Fifty Years of Title IX: Creating Opportunities
Throughout this calendar year we will celebrate the past, present and future of women’s athletics in the SEC.
1979-1980
Basketball, volleyball and tennis become the first Southeastern Conference women's sports to be recognized with a conference championship.
1980
The SEC hosts its inaugural women's basketball tournament. Held in Knoxville, the first-ever tournament game played was Florida defeating Mississippi State, 68-62. Four days later, Pat Head's Tennessee Lady Vols defeated Ole Miss, 85-71, in the championship game to capture its first conference title.
1980-81
SEC adds championships for women's golf, gymnastics, swimming & diving, and outdoor track & field.
1982
Florida swimmer Tracy Caulkins is the first SEC female athlete to be chosen as the Collegiate Woman Athlete of the Year, an award now known as the Honda-Broderick Cup.

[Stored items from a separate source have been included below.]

==> src/rtl/lenet_pkg.sv <==
// Shared constants and FSM state type for the lenet post-processing blocks.
package lenet_pkg;

  localparam int unsigned ACT_FC2_BASE      = 743;
  localparam int unsigned ACT_RESULT_ADDR   = 753;
  localparam int unsigned LENET_NUM_CLASSES = 10;

  typedef enum logic [2:0] {
    IDLE,
    FETCH,
    DRAIN,
    WB,
    DONE
  } argmax_state_t;

endpackage

==> src/rtl/lenet_argmax.sv <==
// Scans the FC2 logits in activation SRAM and reports the argmax class and its value.
// Optional result write-back to RESULT_ADDR is enabled by defining LENET_ARGMAX_WB_EN.
module lenet_argmax
  import lenet_pkg::*;
#(
  parameter int unsigned ADDR_W      = 16,
  parameter int unsigned DATA_W      = 32,
  parameter int unsigned NUM_CLASSES = LENET_NUM_CLASSES,
  parameter int unsigned BASE_ADDR   = ACT_FC2_BASE,
  parameter int unsigned RESULT_ADDR = ACT_RESULT_ADDR
) (
  input  logic              clk,
  input  logic              rst,
  input  logic              start,
  output logic              busy,
  output logic              done,
  output logic [3:0]        class_idx,
  output logic [DATA_W-1:0] max_val,
  output logic [ADDR_W-1:0] sram_act_addr,
  output logic [3:0]        sram_act_wea,
  output logic [DATA_W-1:0] sram_act_wdata,
  input  logic [DATA_W-1:0] sram_act_rdata
);

  localparam int unsigned IDX_W = 4;
  localparam logic [IDX_W-1:0] LAST = IDX_W'(NUM_CLASSES - 1);

  if ((NUM_CLASSES < 2) || (NUM_CLASSES > 16) || ((RESULT_ADDR >> ADDR_W) != 0)) begin : g_cfg_err
    $error("lenet_argmax: unsupported parameter combination");
  end

  argmax_state_t     state_q;
  logic [IDX_W-1:0]  cnt_q;
  logic              tag_vld_q;
  logic [IDX_W-1:0]  tag_idx_q;
  logic [DATA_W-1:0] run_max_q, run_max_d;
  logic [IDX_W-1:0]  run_idx_q, run_idx_d;
  logic              busy_q, done_q;
  logic [IDX_W-1:0]  class_idx_q;
  logic [DATA_W-1:0] max_val_q;
  logic [ADDR_W-1:0] addr_q;
  logic              take;

  // Word 0 seeds the running max; later words win only when strictly greater.
  always_comb begin
    take      = tag_vld_q &&
                ((tag_idx_q == '0) || ($signed(sram_act_rdata) > $signed(run_max_q)));
    run_max_d = take ? sram_act_rdata : run_max_q;
    run_idx_d = take ? tag_idx_q      : run_idx_q;
  end

`ifdef LENET_ARGMAX_WB_EN
  logic [3:0]        wea_q;
  logic [DATA_W-1:0] wdata_q;
  assign sram_act_wea   = wea_q;
  assign sram_act_wdata = wdata_q;
`else
  assign sram_act_wea   = '0;
  assign sram_act_wdata = '0;
`endif

  always_ff @(posedge clk) begin
    if (rst) begin
      state_q     <= IDLE;
      cnt_q       <= '0;
      tag_vld_q   <= 1'b0;
      tag_idx_q   <= '0;
      run_max_q   <= '0;
      run_idx_q   <= '0;
      busy_q      <= 1'b0;
      done_q      <= 1'b0;
      class_idx_q <= '0;
      max_val_q   <= '0;
      addr_q      <= '0;
`ifdef LENET_ARGMAX_WB_EN
      wea_q       <= '0;
      wdata_q     <= '0;
`endif
    end else begin
      tag_vld_q <= 1'b0;
      done_q    <= 1'b0;
      run_max_q <= run_max_d;
      run_idx_q <= run_idx_d;
      case (state_q)
        IDLE: begin
          if (start) begin
            state_q <= FETCH;
            busy_q  <= 1'b1;
            cnt_q   <= '0;
            addr_q  <= ADDR_W'(BASE_ADDR);
          end
        end
        FETCH: begin
          tag_vld_q <= 1'b1;
          tag_idx_q <= cnt_q;
          if (cnt_q == LAST) begin
            state_q <= DRAIN;
            addr_q  <= '0;
          end else begin
            cnt_q  <= cnt_q + 1'b1;
            addr_q <= ADDR_W'(BASE_ADDR + 32'(cnt_q) + 1);
          end
        end
        DRAIN: begin
`ifdef LENET_ARGMAX_WB_EN
          state_q <= WB;
          addr_q  <= ADDR_W'(RESULT_ADDR);
          wea_q   <= 4'hF;
          wdata_q <= DATA_W'(run_idx_d);
`else
          state_q     <= DONE;
          busy_q      <= 1'b0;
          done_q      <= 1'b1;
          class_idx_q <= run_idx_d;
          max_val_q   <= run_max_d;
`endif
        end
`ifdef LENET_ARGMAX_WB_EN
        WB: begin
          state_q     <= DONE;
          addr_q      <= '0;
          wea_q       <= '0;
          wdata_q     <= '0;
          busy_q      <= 1'b0;
          done_q      <= 1'b1;
          class_idx_q <= run_idx_d;
          max_val_q   <= run_max_d;
        end
`endif
        DONE:    state_q <= IDLE;
        default: state_q <= IDLE;
      endcase
    end
  end

  assign busy          = busy_q;
  assign done          = done_q;
  assign class_idx     = class_idx_q;
  assign max_val       = max_val_q;
  assign sram_act_addr = addr_q;

endmodule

Caulkins won it again in 1984. In addition, Chamique Holdsclaw (Tennessee), Candace Parker (Tennessee) and Courtney Kupets (Georgia) have won the prestigious award.
1984
Women's athletics comes under the auspices of the SEC.
1989
Tennessee's and Auburn's women's basketball teams again reach the Final Four and this time both make it to the championship game where Pat Summitt's Volunteers defeat Joe Ciampi's Tigers, 76-60 for the national crown. It is the first time that the same conference has two teams in the title tilt.
2019
Arkansas wins the program's first NCAA Women's Cross Country title and the league's only national title for the athletic year, as collegiate sports were canceled due to the global Covid-19 pandemic. With the win, Arkansas is only the second NCAA women's team to accomplish the three-season triple crown.
Moments in Southeastern Conference women's athletics history will be added periodically as we progress through the 50 Year Celebration in 2022.